6 Rechtlich erwog das Verwaltungsgericht, die nach den Feststellungen verwirklichte Tat der Mitbeteiligten, nämlich das Verlassen des im Absonderungsbescheid angeordneten Ortes trotz aufrechter behördlicher Absonderung aufgrund einer Erkrankung an COVID‑19, sei nur dann als Verwaltungsübertretung strafbar, wenn sie nicht gleichzeitig nach einem gerichtlichen Straftatbestand strafbar sei (Verweis auf § 22 Abs. 1 VStG und § 40 Abs. 1 EpiG).

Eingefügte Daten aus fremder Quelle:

<file path="src/rtl/ifetch_queue_pkg.sv">
// Shared fetch-stage definitions: word geometry, reset PC default, queue entry layout.
// No logic; types and helpers only.
// Imported by the fetch queue top and its FIFO.
package ifetch_queue_pkg;

  localparam int          INST_W           = 32;
  localparam int          WORD_BYTES       = 4;
  localparam logic [31:0] RESET_PC_DEFAULT = 32'h0;
  localparam logic [31:0] ALIGN_MASK       = 32'hFFFF_FFFC;

  // One queued fetch: instruction word plus the address it came from.
  typedef struct packed {
    logic [INST_W-1:0] inst;
    logic [31:0]       pc;
  } fetch_entry_t;

  localparam int ENTRY_W = $bits(fetch_entry_t);

  function automatic logic [31:0] word_align(input logic [31:0] addr);
    return addr & ALIGN_MASK;
  endfunction

  // Wraps modulo 2^32 with no carry out, so 32'hFFFF_FFFC advances to 32'h0.
  function automatic logic [31:0] next_word(input logic [31:0] addr);
    return addr + 32'(WORD_BYTES);
  endfunction

endpackage

</file>
<file path="src/rtl/ifetch_queue_fetch_fifo.sv">
// Synchronous FIFO holding fetched {inst, pc} entries; flush empties it in one edge.
// Latency: a push is visible at the head the cycle after the push edge.
// Backpressure: push is refused when full unless a pop happens the same edge; flush beats push.
module fetch_fifo #(
  parameter  int WIDTH = 64,
  parameter  int DEPTH = 2,
  localparam int CW    = $clog2(DEPTH + 1)
) (
  input  logic             clk,
  input  logic             rst_n,
  input  logic             push,
  input  logic [WIDTH-1:0] push_dat,
  input  logic             pop,
  input  logic             flush,
  output logic [WIDTH-1:0] head_dat,
  output logic [CW-1:0]    count
);

  localparam int AW = (DEPTH > 1) ? $clog2(DEPTH) : 1;

  logic [WIDTH-1:0] mem [DEPTH];
  logic [AW-1:0]    rd_ptr;
  logic [AW-1:0]    wr_ptr;
  logic             do_push;
  logic             do_pop;

  assign do_pop   = pop && (count != '0);
  assign do_push  = push && ((count != CW'(DEPTH)) || do_pop);
  assign head_dat = mem[rd_ptr];

  // Pointer and occupancy bookkeeping; DEPTH is a power of two so pointers wrap naturally.
  always_ff @(posedge clk or negedge rst_n) begin
    if (!rst_n) begin
      rd_ptr <= '0;
      wr_ptr <= '0;
      count  <= '0;
    end else if (flush) begin
      rd_ptr <= '0;
      wr_ptr <= '0;
      count  <= '0;
    end else begin
      if (do_push) wr_ptr <= wr_ptr + AW'(1);
      if (do_pop)  rd_ptr <= rd_ptr + AW'(1);
      count <= count + CW'(do_push) - CW'(do_pop);
    end
  end

  // Entry storage; contents are only meaningful below count, so no reset is needed.
  always_ff @(posedge clk) begin
    if (do_push && !flush) mem[wr_ptr] <= push_dat;
  end

endmodule

</file>
<file path="src/rtl/ifetch_queue.sv">
// Decoupled fetch: owns fetch PC, issues one-outstanding word reads, queues {inst, pc} for decode.
// Latency: memory ack edge -> inst_valid next cycle; zero-wait memory sustains one instruction per cycle.
// Backpressure: new requests only issue while queue plus in-flight fits DEPTH; redirect flushes and drops one stale ack.
module ifetch_queue
  import ifetch_queue_pkg::*;
#(
  parameter int          DEPTH    = 2,
  parameter logic [31:0] RESET_PC = RESET_PC_DEFAULT
) (
  input  logic        clk,
  input  logic        rst_n,
  output logic        imem_req,
  output logic [31:0] imem_addr,
  input  logic        imem_ack,
  input  logic [31:0] imem_rdata,
  input  logic        redirect,
  input  logic [31:0] redirect_addr,
  output logic        inst_valid,
  input  logic        inst_ready,
  output logic [31:0] inst,
  output logic [31:0] inst_pc,
  output logic [31:0] inst_pc_plus4
);

  localparam int CW = $clog2(DEPTH + 1);

  logic [31:0]  fetch_pc;
  logic [31:0]  fetch_pc_nxt;
  logic [31:0]  addr_nxt;
  logic         req_nxt;
  logic         discard;
  logic         discard_nxt;
  logic         ack_fire;
  logic         held;
  logic         push;
  logic         pop;
  logic [CW-1:0] count;
  logic [CW-1:0] count_nxt;
  fetch_entry_t push_entry;
  fetch_entry_t head_entry;

  assign ack_fire   = imem_req && imem_ack;
  // A request raised without ack stays on the bus unchanged, even across a redirect.
  assign held       = imem_req && !imem_ack;
  assign inst_valid = (count != '0);
  // Redirect wins: the word returned on a redirect edge is stale and is never queued.
  assign push       = ack_fire && !discard && !redirect;
  assign pop        = inst_valid && inst_ready && !redirect;

  assign push_entry = '{inst: imem_rdata, pc: imem_addr};

  // Next fetch PC, discard flag and request, with redirect taking priority over push/pop/issue.
  always_comb begin
    count_nxt    = count + CW'(push) - CW'(pop);
    fetch_pc_nxt = fetch_pc;
    discard_nxt  = discard;
    req_nxt      = 1'b0;
    addr_nxt     = imem_addr;

    if (push)     fetch_pc_nxt = next_word(imem_addr);
    if (ack_fire) discard_nxt  = 1'b0;

    if (redirect) begin
      count_nxt    = '0;
      fetch_pc_nxt = word_align(redirect_addr);
      // A second redirect while already discarding leaves the flag set: still one response to drop.
      if (held) discard_nxt = 1'b1;
    end

    // The only in-flight request is a held one, so otherwise issue whenever the queue has room.
    if (held) begin
      req_nxt = 1'b1;
    end else if (count_nxt < CW'(DEPTH)) begin
      req_nxt  = 1'b1;
      addr_nxt = fetch_pc_nxt;
    end
  end

  // Request register, fetch PC and stale-response flag.
  always_ff @(posedge clk or negedge rst_n) begin
    if (!rst_n) begin
      imem_req  <= 1'b0;
      imem_addr <= RESET_PC;
      fetch_pc  <= RESET_PC;
      discard   <= 1'b0;
    end else begin
      imem_req  <= req_nxt;
      imem_addr <= addr_nxt;
      fetch_pc  <= fetch_pc_nxt;
      discard   <= discard_nxt;
    end
  end

  fetch_fifo #(
    .WIDTH (ENTRY_W),
    .DEPTH (DEPTH)
  ) u_fifo (
    .clk      (clk),
    .rst_n    (rst_n),
    .push     (push),
    .push_dat (push_entry),
    .pop      (pop),
    .flush    (redirect),
    .head_dat (head_entry),
    .count    (count)
  );

  // Head fields read as zero while the queue is empty.
  assign inst          = inst_valid ? head_entry.inst : '0;
  assign inst_pc       = inst_valid ? head_entry.pc : '0;
  assign inst_pc_plus4 = inst_valid ? next_word(head_entry.pc) : '0;

endmodule

</file>
<file path="config.mk">
export PLATFORM = sky130hd
export DESIGN_NAME = ifetch_queue
export DESIGN_NICKNAME = d
export VERILOG_FILES = /design/src/rtl/ifetch_queue_pkg.sv /design/src/rtl/ifetch_queue_fetch_fifo.sv /design/src/rtl/ifetch_queue.sv
export SDC_FILE = /design/constraint.sdc
export NUM_CORES = 1
export LEC_CHECK = 0
export CORE_MARGIN = 2
export CORE_UTILIZATION = 31
export CTS_BUF_LIST = sky130_fd_sc_hd__clkbuf_8
export DETAILED_ROUTE_END_ITERATION = 10
export PLACE_DENSITY = 0.58
export SLEW_MARGIN = 20
export SYNTH_ARGS = -nofsm -noshare
export SYNTH_HDL_FRONTEND = slang
export SYNTH_SLANG_ARGS = --single-unit
</file>
<file path="constraint.sdc">
create_clock -name clk -period 7.05 [get_ports clk]
set_input_delay 0.705 -clock clk [delete_from_list [all_inputs] [get_ports clk]]
set_output_delay 0.705 -clock clk [all_outputs]
set_load 0.02 [all_outputs]
</file>
# After elaboration in Yosys (flattened, before gate mapping)
# Memory sizes are Yosys's and may differ from the RTL's.
# Index checks and enable logic that the tools add are counted.
# totals
ramBits,128
reg_bits,70
wordCells,54
latch_bits,0
mem_count,1
rom_bits,0
inputBits,69
out_inout_bits,130
# mem_list
memory,depth,word_bits,read_ports,rd_ports_with_merged_regs,write_ports,line_no,text
u_fifo.mem,2,64,1,0,1,ifetch_queue_fetch_fifo.sv:21,logic [WIDTH-1:0] mem [DEPTH];
# classes
order_cmp,1
eq_ne,1
bitwise,1
n_reduce_logical,17
mux,18
n_mul,0
add_sub_neg,8
div,0
shift,0
# ops
cell,count
2-to-1 mux 32 bit,5
"adder 32 x 3 -> 32 bit, second input constant",2
2-to-1 mux 1 bit,11
logical AND 1 bit,9
nonzero test 2 bit,3
adder 2 x 1 -> 2 bit,2
2-to-1 mux 2 bit,2
subtractor 2 x 1 -> 2 bit,2
logical NOT 1 bit,3
"adder 1 bit, second input constant",2
"less-than comparator 2 bit, second input constant",1
"inequality test 2 bit, second input constant",1
AND reduction 2 bit,1
logical OR 1 bit,1
NOT 1 bit,1

# Logic depth before layout (Yosys ltp)
# depth
word_depth,9
mapped_depth,12

# Hierarchy
# Synthesis repeated with hierarchy kept, for this count alone.
# unflattened
hier_cells,816
hier_area_um2,9704.3
# modules_own_cells
module,cells_each,area_per_inst_um2,n_inst,seq_area_each_um2
fetch_fifo,220,4870.9,1,3943.8
ifetch_queue,596,4833.4,1,1651.6

# Worst setup path before layout
# No wires, ideal clock.
# synth_path
kind,input to register
startpoint,in redirect
endpoint,"mem u_fifo.mem[0][0], enable pin"
required_time_ns,6.556
path_buffers,2
setup_time_ns,0.494
arrival_ns,4.352
path_stages,4
setup_slack_ns,2.205
path_cell_list,buf_2 > clkbuf_1 > a311oi_1 > nor2b_1
# synth_between
elab_chain_cells,8
# synth_lines
item,line_no,text
start: declaration,ifetch_queue.sv:16,"input logic redirect,"
logical NOT 1 bit *,"ifetch_queue_fetch_fifo.sv:50, ifetch_queue.sv:47, ifetch_queue.sv:48",
logical AND 1 bit,ifetch_queue.sv:48,assign pop = inst_valid && inst_ready && !redirect;
logical AND 1 bit,ifetch_queue_fetch_fifo.sv:27,assign do_pop = pop && (count != '0);
logical OR 1 bit,ifetch_queue_fetch_fifo.sv:28,assign do_push = push && ((count != CW'(DEPTH)) || do_pop);
logical AND 1 bit,ifetch_queue_fetch_fifo.sv:28,
logical AND 1 bit *,ifetch_queue_fetch_fifo.sv:50,if (do_push && !flush) mem[wr_ptr] <= push_dat;
2-to-1 mux 1 bit *,ifetch_queue_fetch_fifo.sv:50,
2-to-1 mux 1 bit (not written as such) *,ifetch_queue_fetch_fifo.sv:50,
end: declaration,ifetch_queue_fetch_fifo.sv:21,
# Mark *: on every way between the ends. The rest lies on a longest branch, timed or not.

# Worst setup path in the final report
# layout_path
startpoint,reg u_fifo.rd_ptr
endpoint,out inst_pc_plus4[29]
# layout_between
elab_chain_cells,3
# layout_lines
item,line_no,text
start: declaration,ifetch_queue_fetch_fifo.sv:22,logic [AW-1:0] rd_ptr;
start signal: assignment,ifetch_queue_fetch_fifo.sv:43,if (do_pop) rd_ptr <= rd_ptr + AW'(1);
memory read (2 x 64 bit),n/a,
adder 32 x 3 -> 32 bit,ifetch_queue_pkg.sv:25,return addr + 32'(WORD_BYTES);
2-to-1 mux 32 bit,ifetch_queue.sv:111,assign inst_pc_plus4 = inst_valid ? next_word(head_entry.pc) : '0;
end: declaration,ifetch_queue.sv:22,output logic [31:0] inst_pc_plus4
# Every way passes these cells.

==> flow_summary.yaml <==
status:
  status: "completed"
layout:
  area_delta_synth_final_pct: 28.9
  layout-drive-gt1-share_pct: 7.95
  nets: 1092
  layout.cells.most_common_list: "194 x sky130_fd_sc_hd__clkdlybuf4s50_1, 128 x sky130_fd_sc_hd__edfxtp_1, 115 x sky130_fd_sc_hd__nor2_1"
  finish.instance_area_um2: 12300
  fin_util_pct: 40.4
  insertedDiodeCount: 0
  final.fill_count: 2973
  leading_cell_type_in_the_layout_fill_and_taps_excluded: "sky130_fd_sc_hd__clkdlybuf4s50_1"
  stdcell_count: 1428
power:
  peak_supply_drop_v: 0.000122
  leakage_component_of_the_power_nw: 4.25
  pd_cells_nw_per_um2: 247
  total_power_mw: 3.04
global_routing:
  grt_pass1_wl_mm: 40.2
  grt_antenna_before_repair: 0
  maximum_number_of_pins_on_one_net_before_global_route_repair: 75
  overflow: 0
  grt_pass1_vias: 6859
  grt_usage_pct: 15.9
placed_design:
  number_of_input_and_output_port_buffers_inserted: 196
  postPlaceCellArea_um2: 11900
  detailedPlacementHpwl_mm: 18.2
  place_inst: 1395
  pre_cts_slack_ns: 2.31
  gp_congestion: 0.783
synthesis:
  synth.yosys.seq_area_share_pct: 58.5
  post_syn_area_um2: 9560
  synth_nets: 912
  synth_seq_cells: 198
  synth-warning-count: 0
  ys_types: 65
  synth_xor_xnor_area_share_pct: 3.66
  synth-adder-area-share_pct: 0.523
  synth-main-ff-cell: "sky130_fd_sc_hd__edfxtp_1"
  edff_count_synth: 128
  syn_avg_cell_area_um2: 11.4
  post_synthesis_cells: 839
  synth_compound_gate_area_share_pct: 8.48
  async_reset_ff_share_pct: 35.4
  main_combinational_cell_family_by_area_after_synthesis: "simple AND/OR/NAND/NOR gates"
  post_synth_and_or_nand_nor_area_fraction_pct: 16.9
  yosys-mux-area-fraction_pct: 9.38
worst_setup_path:
  r2r.worst_path.cells: 4
  worstReg2RegStart: "discard"
  timing.critical_path.fanout_max: 53
  cp_slowest_cell: "sky130_fd_sc_hd__dfrtp_4"
  delay_contributed_by_the_slowest_stage_of_the_critical_path_ns: 0.80
  critical_path_required_ns: 6.34
  critical_path.endpoint_type: "output port"
  r2r_end: "u_fifo.mem[1][20]"
  worst_setup_path_start_kind: "flip-flop"
  setup.reg_to_reg.worst_slack_ns: 3.17
  cp_cell_sequence: "buf_4 > nand3_1 > a221oi_1 > nand2_1 > a2111oi_2 > mux2_2 > clkdlybuf4s50_1"
  critical_path_class: "reg -> out"
  crit_arrival_ns: 4.48
cts:
  tritoncts.num_buffers: 17
  cts_repair_resize_count: 0
  ctsRootBufferMaster: "sky130_fd_sc_hd__clkbuf_8"
  cts_hold_repair.buffers: 0
  cts_tree: "built"
  cts_sinks: 198
  clock_tree.buffer_depth: 2
  insertion_delay_ns: 0.48
  ctsHtreeMaxLevel: 4
  cts_setup_buffers: 0
  clkTransAtPathRegs_ns: 0.11
sta:
  fin_setup_tns_ns: 0
  final.setup.worst_slack_ns: 1.86
  finClkSkew_ns: 0.0221
  achievable-frequency_mhz: 193
  setup_viol: 0
  max_slew.worst_pin.slew_ns: 1.06
  hold-worst-slack_ns: 0.436
  max_slew_margin_pct: 29.3
  rsz_0062_raised_after_global_routing: "no"
  finalCritPeriodShare_pct: 73.6
  report.final.slew_viol_count: 0
  fin_crit_ns: 5.19
  timing.final.hold_violations: 0
floorplanning:
  floorplan_row_count: 64
  core_region_area_um2: 30500
  die_w_um: 180
  floorplan.die_area_um2: 32300
  num_io_pins: 199
  start_util_pct: 31.3
  die_h_um: 180
flow_run:
  max_cap_viols: 0
routing:
  wirelength_mm: 25.8
  vias: 7097
  drt-initial-drc-count: 430
  routedWlPerCell_um: 18.1
  vias_per_cell: 4.97
  final_antenna_net_count: 0
  drt_first_pass_iters: 5
  post-route-drc-count: 0
worst_hold_path:
  hold_class: "in -> async"
-- where the power goes --
group          total (mW)  internal [mW]  switching (mW)  leakage (nW)
logic               0.782          0.359           0.423          2.02
registers            1.52           1.36           0.157          2.02
clock network       0.739          0.275           0.464         0.208
-- sequential cells by signal, summed over array words and instances (netlist names) --
| register | cells |
|---|---|
| u_fifo.wr_ptr | 1 |
| imem_addr | 32 |
| u_fifo.count | 2 |
| imem_req | 1 |
| u_fifo.rd_ptr | 1 |
| discard | 1 |
| fetch_pc | 32 |
| u_fifo.mem | 128 |
-- layout make-up --
cell class / instances / area, um^2 / share of cell area, %
Clock buffer: 17 / 234 / 1.90
Clock inverter: 15 / 173 / 1.40
Inverter: 12 / 45.0 / 0.365
Multi-Input combinational cell: 584 / 3760 / 30.5
Sequential cell: 198 / 5600 / 45.4
Tap cell: 396 / 495 / 4.02
Timing Repair Buffer: 206 / 2020 / 16.4
-- worst max-delay path: cells and delay by family (launching register included) --
kind                   cells  cell delay [ns]
AO/OA/AOI/OAI              2             0.96
buffers and inverters      2             1.26
flip-flops                 1             0.80
multiplexers               1             0.38
AND/OR/NAND/NOR            2             0.49
-- synthesized netlist by cell type, types with 3 or more instances --
cell / number / area (um^2)
sky130_fd_sc_hd__a2bb2oi_1: 3 / 26.3
sky130_fd_sc_hd__a221oi_1: 4 / 35.0
sky130_fd_sc_hd__inv_1: 12 / 45.0
sky130_fd_sc_hd__mux2i_1: 66 / 661
sky130_fd_sc_hd__a21o_1: 4 / 30.0
sky130_fd_sc_hd__and2_1: 16 / 100
sky130_fd_sc_hd__nand3_1: 29 / 145
sky130_fd_sc_hd__buf_2: 12 / 60.1
sky130_fd_sc_hd__dfrtp_1: 70 / 1750
sky130_fd_sc_hd__a31oi_1: 12 / 75.1
sky130_fd_sc_hd__and3_1: 5 / 31.3
sky130_fd_sc_hd__clkbuf_1: 25 / 93.8
sky130_fd_sc_hd__xor2_1: 15 / 131
sky130_fd_sc_hd__nand4_1: 19 / 119
sky130_fd_sc_hd__nor2b_1: 7 / 43.8
sky130_fd_sc_hd__nand4b_1: 3 / 26.3
sky130_fd_sc_hd__nor4_1: 9 / 56.3
sky130_fd_sc_hd__nand2_1: 78 / 293
sky130_fd_sc_hd__nor2_1: 116 / 435
sky130_fd_sc_hd__nor3_1: 12 / 60.1
sky130_fd_sc_hd__o22a_1: 3 / 26.3
sky130_fd_sc_hd__or4_4: 3 / 33.8
sky130_fd_sc_hd__o221ai_1: 4 / 35.0
sky130_fd_sc_hd__mux2_2: 21 / 236
sky130_fd_sc_hd__a211oi_1: 6 / 45.0
sky130_fd_sc_hd__o21a_1: 4 / 30.0
sky130_fd_sc_hd__or3_1: 5 / 31.3
sky130_fd_sc_hd__ha_1: 4 / 50.1
sky130_fd_sc_hd__nand2b_1: 3 / 18.8
sky130_fd_sc_hd__a21oi_1: 27 / 135
sky130_fd_sc_hd__buf_1: 5 / 18.8
sky130_fd_sc_hd__o21ai_0: 25 / 125
sky130_fd_sc_hd__o31ai_1: 6 / 45.0
sky130_fd_sc_hd__and4_1: 4 / 35.0
sky130_fd_sc_hd__nand3b_1: 11 / 82.6
sky130_fd_sc_hd__edfxtp_1: 128 / 3840
sky130_fd_sc_hd__xnor2_1: 25 / 219
-- how the worst max path moves through the flow --
stage                  startpoint           endpoint  slack [ns]
detailed placement       imem_ack  u_fifo.mem[1][24]        2.31
CTS                 u_fifo.rd_ptr  inst_pc_plus4[29]        1.79
finish              u_fifo.rd_ptr  inst_pc_plus4[29]        1.86
floorplan                redirect   u_fifo.mem[0][0]        2.20
global route        u_fifo.rd_ptr  inst_pc_plus4[29]        1.59
global placement         imem_ack  u_fifo.mem[1][24]        2.29
-- layer usage --
metal  GRT usage, %  up-vias  part of all wire, %
met5              0        -                    0
met4           2.93        0                 0.65
met3           4.48       12                  6.5
met2           25.9      206                   46
met1           21.2     3455                   46
li1               -     3424                    -
-- logic make-up (layout without fill, tap and decap cells) --
family	Yosys count	count (layout)
buffers and inverters	57	250
AOI/OAI and AO/OA	122	122
and+or+nand+nor	331	331
xor gates and xnor gates	40	40
DFF	198	198
adders and majority gates	4	4
muxes	87	87
No activity file was read; power rests on OpenSTA's default activity.
File: src/rtl/audio_pkg.sv
// Shared types and constants for the audio input path receivers.
package audio_pkg;

  typedef enum logic [1:0] {
    S_SYNC  = 2'd0,
    S_DELAY = 2'd1,
    S_SHIFT = 2'd2,
    S_DONE  = 2'd3
  } rx_state_e;

  localparam int unsigned MODE_I2S = 0;
  localparam int unsigned MODE_LJ  = 1;

  localparam logic CH_LEFT  = 1'b0;
  localparam logic CH_RIGHT = 1'b1;

endpackage
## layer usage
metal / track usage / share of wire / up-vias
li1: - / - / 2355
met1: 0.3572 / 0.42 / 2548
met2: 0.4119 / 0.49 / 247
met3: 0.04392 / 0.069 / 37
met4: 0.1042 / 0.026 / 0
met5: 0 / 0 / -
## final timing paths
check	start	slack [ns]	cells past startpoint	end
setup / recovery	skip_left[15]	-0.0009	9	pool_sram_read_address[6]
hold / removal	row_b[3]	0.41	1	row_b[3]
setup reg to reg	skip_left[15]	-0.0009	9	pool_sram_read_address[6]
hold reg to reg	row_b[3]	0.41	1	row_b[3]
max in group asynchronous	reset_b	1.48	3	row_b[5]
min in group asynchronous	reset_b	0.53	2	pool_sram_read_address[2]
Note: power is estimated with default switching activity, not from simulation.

7 Die belangte Behörde habe die Tat wegen des Verdachtes des Verstoßes gegen §§ 178 f StGB zur Anzeige gebracht und einen Bericht der Landespolizeidirektion Niederösterreich, auf den sie sich im nachfolgenden Verwaltungsstrafverfahren gestützt habe, beigeschlossen. Dem Ermittlungsverfahren der Staatsanwaltschaft sei sohin der Sachverhalt des Verwaltungsstrafverfahrens zugrunde gelegen. Das eingeleitete Ermittlungsverfahren sei gemäß § 190 Z 2 StPO eingestellt worden, weil der Mitbeteiligten im Zweifel kein Vorsatz für die Erfüllung von § 178 StGB (und im Hinblick auf § 179 StGB auch keine Fahrlässigkeit) nachgewiesen habe werden können. Die Staatsanwaltschaft habe sohin keine tatsächlichen Gründe zur weiteren Verfolgung der Mitbeteiligten gesehen.
8 Die Begründung für die Einstellung lasse für sich genommen nur den Schluss zu, dass die Mitbeteiligte mit dem Verlassen ihrer Wohnung zum Antritt einer Flugreise eine Handlung gesetzt habe, die einen Tatbestand einer gerichtlich strafbaren Handlung bilde. Aus diesem Grund sei das Verhalten der Mitbeteiligten gemäß § 22 Abs. 1 VStG bzw. § 40 Abs. 1 EpiG nicht verwaltungsstrafrechtlich zu ahnden, weshalb das Straferkenntnis aufzuheben und das Verwaltungsstrafverfahren einzustellen sei.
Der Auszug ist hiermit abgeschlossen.